# Ok. Who let the Sci Fi guys into the Amtrak shop?



## SlateCreek (Jan 2, 2008)

http://naphotos.nerail.org/showpic/?2008090613270312233.jpg 








If it wasn't for the modern diesel, I'd swear someone let Chris Walas out into the real world for a day. 
Matthew (OV)


----------



## Torby (Jan 2, 2008)

Hmm. Let's see, where's my sonic screwdriver?


----------



## Dave F (Jan 2, 2008)

Buut Capt'n.. I've got her wiired like a Christmas Tree, I Don't think she can take much more....


----------



## altterrain (Jan 2, 2008)

The fact that shot was taken at the Rensselaer shop explains it all. The geeks at RPI have been working overtime in the basement of the Science building. 

-Brian


----------



## Dave F (Jan 2, 2008)

My only question is... How long is it gonna take Bryan to make a 1:29 scale modle of it??


----------



## Bryan Smith (Jan 2, 2008)

Good Point Dave.... heheheAnyone can asking question Right? I cant tell you what awnser is... If you Wrong? I can tell you......


----------



## Dave F (Jan 2, 2008)

Hey, if anyone could do it, and do it well, it's you buddy..


----------



## Curmudgeon (Jan 11, 2008)

You guys are clueless. 
That is the new top-secret Chelmsford Anti-Missile Mobile Defense radar tracking unit. 
It is coupled to a "normal" AMTRAK engine, and the Prius Hybrid prime mover only powers the on-board electronics via a specialized socket arrangement, but can be called on to assist tractive effort if needs be with it's super-secret 14.5:1 gear ratios and flywheels. 
Switches are provided for the operator to redirect power. 

Small battery packs are used in "dark" territory, or in case of momentary power failure, to keep the radar tracking. 

It is shown with the top cover off while the ground forces contemplate how to upgrade the current handling capabilities of the socket, and to lock several axles (which axles is classified) to improve tracking, as the unit tended to "hunt" at speed. 

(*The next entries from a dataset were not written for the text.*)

### src/logic/rc5_pkg.sv
// RC5 constants, word and key types, register offsets, rotate and byte swap functions
package rc5_pkg;

	// Basic vector types
	typedef logic [31:0]  rc5_word_t;
	typedef logic [63:0]  rc5_block_t;
	typedef logic [127:0] rc5_user_key_t;
	typedef logic [7:0]   axil_addr_t;
	typedef logic [1:0]   axil_resp_t;

	// --------------------------------------------------
	// Algorithm constants
	// --------------------------------------------------
	localparam int RC5_ROUNDS      = 12;
	localparam int RC5_TABLE_WORDS = 2 * RC5_ROUNDS + 2;
	localparam int RC5_KEY_WORDS   = 4;
	// Three passes over the larger of table and key
	localparam int RC5_MIX_STEPS   = 3 * RC5_TABLE_WORDS;
	localparam rc5_word_t RC5_P32  = 32'hB7E1_5163;
	localparam rc5_word_t RC5_Q32  = 32'h9E37_79B9;

	// Expanded table, S[i] sits at index i
	typedef rc5_word_t [RC5_TABLE_WORDS-1:0] rc5_key_table_t;

	// --------------------------------------------------
	// Register map and bus responses
	// --------------------------------------------------
	localparam axil_addr_t REG_CTRL    = 8'h00;
	localparam axil_addr_t REG_STATUS  = 8'h04;
	localparam axil_addr_t REG_KEY0    = 8'h10;
	localparam axil_addr_t REG_KEY1    = 8'h14;
	localparam axil_addr_t REG_KEY2    = 8'h18;
	localparam axil_addr_t REG_KEY3    = 8'h1C;
	localparam axil_addr_t REG_DIN_HI  = 8'h20;
	localparam axil_addr_t REG_DIN_LO  = 8'h24;
	localparam axil_addr_t REG_DOUT_HI = 8'h28;
	localparam axil_addr_t REG_DOUT_LO = 8'h2C;

	localparam axil_resp_t RESP_OKAY   = 2'b00;
	localparam axil_resp_t RESP_SLVERR = 2'b10;

	// CTRL bit positions
	localparam int CTRL_BLK_START = 0;
	localparam int CTRL_DECRYPT   = 1;
	localparam int CTRL_KEY_START = 2;

	// --------------------------------------------------
	// Word helpers
	// --------------------------------------------------
	// Rotate left by the low five bits of amt
	function automatic rc5_word_t rc5_rotl(input rc5_word_t w, input rc5_word_t amt);
		logic [63:0] dbl;
		dbl = {w, w} << amt[4:0];
		return dbl[63:32];
	endfunction

	function automatic rc5_word_t rc5_rotr(input rc5_word_t w, input rc5_word_t amt);
		logic [63:0] dbl;
		dbl = {w, w} >> amt[4:0];
		return dbl[31:0];
	endfunction

	// Byte stream order to little-endian word and back
	function automatic rc5_word_t rc5_byteswap(input rc5_word_t w);
		return {w[7:0], w[15:8], w[23:16], w[31:24]};
	endfunction

endpackage

### src/logic/rc5_key_schedule.sv
// RC5 key expansion FSM, 128-bit user key into the 26-word table
`timescale 1ns/1ps

module rc5_key_schedule (
	input  logic                    i_clk,
	input  logic                    i_rst,
	input  logic                    i_start,
	input  rc5_pkg::rc5_user_key_t  i_user_key,
	output logic                    o_ready,
	output rc5_pkg::rc5_key_table_t o_table
);
	import rc5_pkg::*;

	typedef enum logic [1:0] {
		ST_IDLE,
		ST_INIT,
		ST_MIX,
		ST_DONE
	} ks_state_t;

	localparam logic [4:0] LAST_IDX  = 5'(RC5_TABLE_WORDS - 1);
	localparam logic [6:0] LAST_STEP = 7'(RC5_MIX_STEPS - 1);

	ks_state_t r_state;
	// Table index i, key index j, mixing step count
	logic [4:0] r_idx;
	logic [1:0] r_jdx;
	logic [6:0] r_step;
	logic       s_accept;

	// Running P + i*Q during fill
	rc5_word_t r_sum;
	// Mixing accumulators
	rc5_word_t r_a;
	rc5_word_t r_b;
	rc5_word_t [RC5_KEY_WORDS-1:0] r_l;
	rc5_key_table_t r_table;
	rc5_word_t s_a_nx;
	rc5_word_t s_b_nx;

	// Restart allowed only between expansions
	assign s_accept = i_start && (r_state == ST_IDLE || r_state == ST_DONE);

	// --------------------------------------------------
	// One mixing step
	// --------------------------------------------------
	// A = S[i] = (S[i] + A + B) <<< 3
	assign s_a_nx = rc5_rotl(r_table[r_idx] + r_a + r_b, 32'd3);
	// B = L[j] = (L[j] + A + B) <<< (A + B)
	assign s_b_nx = rc5_rotl(r_l[r_jdx] + s_a_nx + r_b, s_a_nx + r_b);

	always_ff @(posedge i_clk) begin
		if (i_rst) begin
			r_state <= ST_IDLE;
			r_idx   <= '0;
			r_jdx   <= '0;
			r_step  <= '0;
		end else begin
			case (r_state)
				ST_IDLE, ST_DONE: begin
					if (i_start) begin
						r_state <= ST_INIT;
						r_idx   <= '0;
					end
				end
				ST_INIT: begin
					if (r_idx == LAST_IDX) begin
						r_state <= ST_MIX;
						r_idx   <= '0;
						r_jdx   <= '0;
						r_step  <= '0;
					end else begin
						r_idx <= r_idx + 5'd1;
					end
				end
				ST_MIX: begin
					// i wraps at 26, j wraps at 4 by width
					r_idx  <= (r_idx == LAST_IDX) ? 5'd0 : r_idx + 5'd1;
					r_jdx  <= r_jdx + 2'd1;
					r_step <= r_step + 7'd1;
					if (r_step == LAST_STEP)
						r_state <= ST_DONE;
				end
				default: r_state <= ST_IDLE;
			endcase
		end
	end

	// Table and working words
	always_ff @(posedge i_clk) begin
		if (s_accept) begin
			r_sum <= RC5_P32;
			// KEY0 lands in L[0]
			r_l   <= i_user_key;
			r_a   <= '0;
			r_b   <= '0;
		end else if (r_state == ST_INIT) begin
			r_table[r_idx] <= r_sum;
			r_sum          <= r_sum + RC5_Q32;
		end else if (r_state == ST_MIX) begin
			r_table[r_idx] <= s_a_nx;
			r_l[r_jdx]     <= s_b_nx;
			r_a            <= s_a_nx;
			r_b            <= s_b_nx;
		end
	end

	assign o_ready = (r_state == ST_DONE);
	assign o_table = r_table;

endmodule

### config.mk
export PLATFORM = sky130hd
export DESIGN_NAME = rc5_key_schedule
export DESIGN_NICKNAME = d
export VERILOG_FILES = /design/src/logic/rc5_pkg.sv /design/src/logic/rc5_key_schedule.sv
export SDC_FILE = /design/constraint.sdc
export NUM_CORES = 2
export LEC_CHECK = 0
export ABC_CLOCK_PERIOD_IN_PS = 13750
export BUFFER_PORTS_ARGS = -buffer_cell sky130_fd_sc_hd__buf_2
export CORE_MARGIN = 2
export CORE_UTILIZATION = 30
export CTS_CLUSTER_DIAMETER = 30
export DETAILED_ROUTE_END_ITERATION = 6
export PLACE_DENSITY = 0.47
export SYNTH_ARGS = -nofsm -noshare
export SYNTH_HDL_FRONTEND = slang
export SYNTH_SLANG_ARGS = --single-unit
### constraint.sdc
create_clock -name i_clk -period 13.75 [get_ports i_clk]
set_clock_uncertainty 0.1 [all_clocks]
set_input_delay 2.0625 -clock i_clk [delete_from_list [all_inputs] [get_ports i_clk]]
set_output_delay 2.0625 -clock i_clk [all_outputs]
set_load 0.1 [all_outputs]
==> metrics.csv <==
stage,metric,value,unit
logic_synthesis,post-synth cell types,98,
worst_setup_path,Worst path slowest cell,o31ai_1,
worst_setup_path,Critical Path AT,12.10,ns
clock_tree,CTS Buf Count,315,
clock_tree,cts-stage hold buffer count,0,
timing,slew margin rel.,0.1285,
timing,final setup violation count,0,
die,Initial Util,0.3010,
routing,Starting DRT DRC Count,5245,
min_path,Worst Hold Class,flip-flop to flip-flop,
logic_synthesis,adder and majority gate portion of the synthesized area,0.04154,
global_route,largest net degree at the start of global routing,85,
logic_synthesis,yosys warns,0,
logic_synthesis,main combinational cell family by area after synthesis,simple AND/OR/NAND/NOR gates,
global_route,initial antenna violation count,8,
timing,"Slew Viols, Final",0,
routing,DR vias,46670,
logic_synthesis,Mean Syn Cell Area,11.77,um2
logic_synthesis,Synth Area in XOR/XNOR,0.01209,
worst_setup_path,crit-path max FO,55,
routing,total iterations of the first detailed-routing run,6,
routing,post-route ant nets,0,
worst_setup_path,crit end category,flip-flop,
clock_tree,post-CTS sizing,0,
logic_synthesis,ys flop type,edfxtp_1,
placement,DP Area,63020,um2
logic_synthesis,Post-Syn Nets,4941,
global_route,residual overflow from global routing,0,
routing,# DRC,0,
die,Rows,157,
timing,worst slew pin tran,1.296,ns
timing,period utilisation layout,0.8356,
timing,final hold vios,0,
cells_and_area,Synth-to-Final Area Change,32.58,%
die,I/O Pins,964,
die,core area,182500,um2
timing,RSZ-0062 raised after global routing,false,
timing,setup_tns,0,ns
placement,routability cong.,0.9669,
clock_tree,Root Driver,clkbuf_16,
logic_synthesis,mux cell area share after synthesis,0.1175,
cells_and_area,Final #Nets,5972,
routing,wire per inst,34.48,um
clock_tree,clk buf depth,4,
die,width of the chip,431.9,um
logic_synthesis,"Async S/R FF share, synth",0,
routing,final WL,286600,um
worst_setup_path,WP data required,14.36,ns
clock_tree,clock latency on the worst-skew pair,0.92,ns
outcome,status,"finished, final reports clean",
logic_synthesis,#FFs+latches synth,1072,
global_route,number of global-route vias before repair,45710,
logic_synthesis,Post-Synth Simple-Gate Area,0.1206,
clock_tree,H-tree levels,5,
timing,crit path time final,11.49,ns
worst_setup_path,CP peak stage delay,1.05,ns
die,DIE AREA,186600,um2
logic_synthesis,Mapped Cells,4666,
clock_tree,CTS sink count,1072,
clock_tree,clock-pin slew on the worst setup and hold paths,0.04,ns
logic_synthesis,Compound-Gate Fraction of Synth Area,0.1048,
flow_run,max cap viols,0,
cells_and_area,post-route cell area,72830,um2
placement,Post-DP HPWL,212500,um
clock_tree,CTS tree,done,
worst_setup_path,Crit Path Category,flip-flop to flip-flop,
routing,via/cell ratio,5.614,
logic_synthesis,cell area after synthesis,54940,um2
logic_synthesis,Post-synth EDFFs,960,
cells_and_area,fin util,0.3991,
cells_and_area,layout cells sized above 1,0.3247,
global_route,GR Util All Layers,0.2974,
worst_setup_path,CP Launch Type,flip-flop,
timing,max frequency,87.04,MHz
clock_tree,setup bufs post-CTS,0,
logic_synthesis,"Seq/Total Area, Yosys",0.5656,
global_route,first-pass GRT wire length,385900,um
placement,port bufs,963,
die,Die Y,431.9,um
[registers in the layout, summed over array words and instances (netlist names)]
signal   cells
r_sum       32
r_a         32
r_b         32
r_idx        5
o_table    832
r_step       7
r_state      2
r_jdx        2
r_l        128
[per-layer routing]
| layer | GRT usage | routed length (um) |
|---|---|---|
| met1 | 0.3577 | 106900 |
| met4 | 0.1632 | 17890 |
| met3 | 0.08656 | 27320 |
| met2 | 0.4785 | 134400 |
| met5 | 0 | 57 |
[final cells by class]
class,count,area [um2]
clock buffers,389,8348
well taps,2385,2984
fillers,17530,109700
inverters,177,664.4
clock inverters,157,1465
repair buffers,1083,5783
diodes,2,5.005
multi-input cells,3048,22500
flip-flops and latches,1072,31090
[kinds of logic (layout without fill, tap and decap cells)]
logic type	after synthesis	after routing
and+or+nand+nor	1625	1625
DFF	1072	1072
AOI/OAI and AO/OA	842	842
buffers and inverters	546	1806
muxes	362	362
adders and majority gates	144	144
xor gates and xnor gates	75	75
other	0	2
[cell usage in the layout (no fill, tap or decap), drive strengths merged, types with 37 or more instances in the layout]
cell type / synthesis / layout
fa: 64 / 64
mux2i: 117 / 117
nand2: 287 / 287
o31ai: 44 / 44
o21ai: 142 / 142
buf: 64 / 1083
nor2: 1112 / 1112
clkinv: 3 / 118
a31oi: 39 / 39
nand3: 40 / 40
inv: 174 / 180
nor3: 54 / 54
a21oi: 216 / 216
ha: 80 / 80
mux4: 224 / 224
dfxtp: 112 / 112
and3: 44 / 44
edfxtp: 960 / 960
xnor2: 43 / 43
clkbuf: 305 / 389
a21o: 37 / 37
[critical path: cells and delay by family (launching register included)]
family	cells	cell delay, ns
buf+inv	4	0.94
simple gates	3	0.81
compound gates	18	5.52
flops	1	0.90
fa+ha+maj	5	2.04
xor+xnor	2	0.98
[synth_stat cells (15+ instances only)]
cell type | count | area [um2]
a211oi_1 | 30 | 225.2
a21o_1 | 37 | 277.8
a21oi_1 | 214 | 1071
a22o_1 | 32 | 280.3
a22oi_1 | 29 | 217.7
a31o_2 | 18 | 157.7
a31oi_1 | 39 | 244.0
and3_1 | 42 | 262.8
buf_1 | 46 | 172.7
buf_2 | 15 | 75.07
clkbuf_1 | 304 | 1141
dfxtp_1 | 112 | 2242
edfxtp_1 | 960 | 28830
fa_1 | 64 | 1281
ha_1 | 80 | 1001
inv_1 | 172 | 645.6
mux2_2 | 21 | 236.5
mux2i_1 | 117 | 1171
mux4_2 | 224 | 5045
nand2_1 | 287 | 1077
nand3_1 | 40 | 200.2
nand4_1 | 21 | 131.4
nor2_1 | 1110 | 4167
nor3_1 | 50 | 250.2
o211ai_1 | 29 | 217.7
o21a_1 | 21 | 157.7
o21ai_0 | 116 | 580.6
o21ai_1 | 25 | 125.1
o221ai_1 | 25 | 219.0
o22ai_1 | 19 | 118.9
o31ai_1 | 44 | 330.3
xnor2_1 | 42 | 367.9
xor2_1 | 32 | 280.3
[per-stage QoR]
| stage | setup slack [ns] | hold slack, ns | instances |
|---|---|---|---|
| CTS | 2.379 | 0.3739 | 8311 |
| detailed placement | 2.406 | 0.3652 | 7765 |
| global placement | 2.415 | 0.3603 | 7765 |
| global route | 1.723 | 0.4231 | 8311 |
| finish | 2.261 | 0.3705 | 8313 |
| floorplan | 3.285 | 0.3604 | 4666 |
[final timing paths]
check	to	slack, ns	cells past startpoint	startpoint
worst max-delay path	r_l[93]	2.26	32	r_idx[2]
worst min-delay path	r_jdx[1]	0.37	2	r_jdx[1]
worst max register to register	r_l[93]	2.26	32	r_idx[2]
worst min register to register	r_jdx[1]	0.37	2	r_jdx[1]
Power is left out: the tool's default activity adds up to more than one toggle a clock period on the data nets, which glitch-free logic cannot reach.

The roll-up door in the side is the new non-proprietary access for the secret socket assembly. 

Next the crews will address the handrails by the doors, which seem to have some impact on full opening of said doors.


----------



## Curmudgeon (Jan 11, 2008)

NPCU's 90200-90218-90219-90222-90225 are covering these same runs. All 
are in Phase 3 paint. I suspect that these units have the GPS based 
equipment needed to run at "high speed" on the Amtrak owned line through 
Southwestern Lower Michigan. 
http://www.thedieselshop.us/AMTRAK.HTML 

I've heard that this "locomotive" (cab-baggage F40 #90225) will be used for a series of live telecasts from the Empire Builder for Good Morning America. The domes are the satellite links for the live broadcasts. It was recently modified at Beech Grove. 
http://www.trainorders.com/discussion/read.php?4,1745594


----------



## TonyWalsham (Jan 2, 2008)

But does it have enough vertical clearance???


----------



## Dave F (Jan 2, 2008)

Wait, is that the George W. Bush "New-clur" locomotive?


----------



## Semper Vaporo (Jan 2, 2008)

Posted By TonyWalsham on 09/06/2008 6:29 PM
But does it have enough vertical clearance???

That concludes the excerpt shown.